- _Source records_
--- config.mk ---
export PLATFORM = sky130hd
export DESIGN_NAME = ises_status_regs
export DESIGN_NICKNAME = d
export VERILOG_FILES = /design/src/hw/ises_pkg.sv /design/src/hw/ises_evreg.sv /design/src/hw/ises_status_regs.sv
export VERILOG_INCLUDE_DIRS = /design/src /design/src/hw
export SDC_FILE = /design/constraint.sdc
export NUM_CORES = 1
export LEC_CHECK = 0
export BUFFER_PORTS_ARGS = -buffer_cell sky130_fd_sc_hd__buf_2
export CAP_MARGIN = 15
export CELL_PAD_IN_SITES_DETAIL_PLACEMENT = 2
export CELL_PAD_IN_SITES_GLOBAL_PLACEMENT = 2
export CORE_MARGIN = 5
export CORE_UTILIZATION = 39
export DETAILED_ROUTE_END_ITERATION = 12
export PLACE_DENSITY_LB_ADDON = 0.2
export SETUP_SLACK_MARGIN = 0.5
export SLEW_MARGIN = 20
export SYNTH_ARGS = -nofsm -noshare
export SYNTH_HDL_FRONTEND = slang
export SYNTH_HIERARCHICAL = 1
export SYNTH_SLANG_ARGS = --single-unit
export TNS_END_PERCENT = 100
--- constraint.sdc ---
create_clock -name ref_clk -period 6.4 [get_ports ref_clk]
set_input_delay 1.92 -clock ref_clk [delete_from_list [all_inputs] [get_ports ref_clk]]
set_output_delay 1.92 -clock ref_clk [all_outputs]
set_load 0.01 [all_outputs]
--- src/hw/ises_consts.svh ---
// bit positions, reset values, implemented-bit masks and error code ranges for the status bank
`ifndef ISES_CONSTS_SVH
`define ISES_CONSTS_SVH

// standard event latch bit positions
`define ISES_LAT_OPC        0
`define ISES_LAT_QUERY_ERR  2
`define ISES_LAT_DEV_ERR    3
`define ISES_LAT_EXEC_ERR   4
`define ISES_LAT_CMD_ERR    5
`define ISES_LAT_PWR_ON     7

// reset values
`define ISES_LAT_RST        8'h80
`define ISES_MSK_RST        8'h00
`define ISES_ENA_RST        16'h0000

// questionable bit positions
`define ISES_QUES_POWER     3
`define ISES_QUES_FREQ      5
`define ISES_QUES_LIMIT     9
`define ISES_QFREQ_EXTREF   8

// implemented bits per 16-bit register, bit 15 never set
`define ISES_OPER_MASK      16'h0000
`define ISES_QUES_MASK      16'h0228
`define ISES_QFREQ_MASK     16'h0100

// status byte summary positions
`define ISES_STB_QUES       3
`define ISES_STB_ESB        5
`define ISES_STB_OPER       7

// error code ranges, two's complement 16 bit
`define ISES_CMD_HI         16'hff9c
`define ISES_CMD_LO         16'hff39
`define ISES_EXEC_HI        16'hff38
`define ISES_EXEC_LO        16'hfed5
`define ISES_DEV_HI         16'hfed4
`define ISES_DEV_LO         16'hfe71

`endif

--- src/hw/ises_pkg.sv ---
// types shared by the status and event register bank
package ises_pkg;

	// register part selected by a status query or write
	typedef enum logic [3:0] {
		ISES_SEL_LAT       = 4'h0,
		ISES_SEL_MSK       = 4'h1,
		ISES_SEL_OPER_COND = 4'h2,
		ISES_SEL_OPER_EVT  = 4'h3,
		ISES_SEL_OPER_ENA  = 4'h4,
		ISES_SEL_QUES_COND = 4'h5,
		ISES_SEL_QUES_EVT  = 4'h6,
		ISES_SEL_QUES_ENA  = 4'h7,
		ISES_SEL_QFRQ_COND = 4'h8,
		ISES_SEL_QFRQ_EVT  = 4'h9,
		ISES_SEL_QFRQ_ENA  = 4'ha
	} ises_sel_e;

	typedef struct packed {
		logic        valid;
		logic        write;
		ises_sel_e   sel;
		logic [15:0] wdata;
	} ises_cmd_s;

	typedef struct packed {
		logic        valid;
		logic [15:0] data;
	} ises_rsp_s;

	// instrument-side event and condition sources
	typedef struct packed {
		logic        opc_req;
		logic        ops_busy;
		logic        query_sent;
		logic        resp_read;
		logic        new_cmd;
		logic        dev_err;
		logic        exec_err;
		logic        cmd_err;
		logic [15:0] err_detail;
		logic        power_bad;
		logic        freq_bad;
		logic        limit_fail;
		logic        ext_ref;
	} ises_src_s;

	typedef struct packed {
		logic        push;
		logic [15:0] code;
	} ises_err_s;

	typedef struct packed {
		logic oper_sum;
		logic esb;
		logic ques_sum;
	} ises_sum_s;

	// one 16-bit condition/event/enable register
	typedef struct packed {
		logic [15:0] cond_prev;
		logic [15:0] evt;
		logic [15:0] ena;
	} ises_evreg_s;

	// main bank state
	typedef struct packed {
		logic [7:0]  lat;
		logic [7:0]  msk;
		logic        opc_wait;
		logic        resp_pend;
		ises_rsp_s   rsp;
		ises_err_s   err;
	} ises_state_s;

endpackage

- _Work instructions_
Only the lines from the first line of the records through the one containing "export SYNTH_SLANG_ARGS = --single-unit" should be reproduced, exactly, with both of them included.

- _The answer_
--- config.mk ---
export PLATFORM = sky130hd
export DESIGN_NAME = ises_status_regs
export DESIGN_NICKNAME = d
export VERILOG_FILES = /design/src/hw/ises_pkg.sv /design/src/hw/ises_evreg.sv /design/src/hw/ises_status_regs.sv
export VERILOG_INCLUDE_DIRS = /design/src /design/src/hw
export SDC_FILE = /design/constraint.sdc
export NUM_CORES = 1
export LEC_CHECK = 0
export BUFFER_PORTS_ARGS = -buffer_cell sky130_fd_sc_hd__buf_2
export CAP_MARGIN = 15
export CELL_PAD_IN_SITES_DETAIL_PLACEMENT = 2
export CELL_PAD_IN_SITES_GLOBAL_PLACEMENT = 2
export CORE_MARGIN = 5
export CORE_UTILIZATION = 39
export DETAILED_ROUTE_END_ITERATION = 12
export PLACE_DENSITY_LB_ADDON = 0.2
export SETUP_SLACK_MARGIN = 0.5
export SLEW_MARGIN = 20
export SYNTH_ARGS = -nofsm -noshare
export SYNTH_HDL_FRONTEND = slang
export SYNTH_HIERARCHICAL = 1
export SYNTH_SLANG_ARGS = --single-unit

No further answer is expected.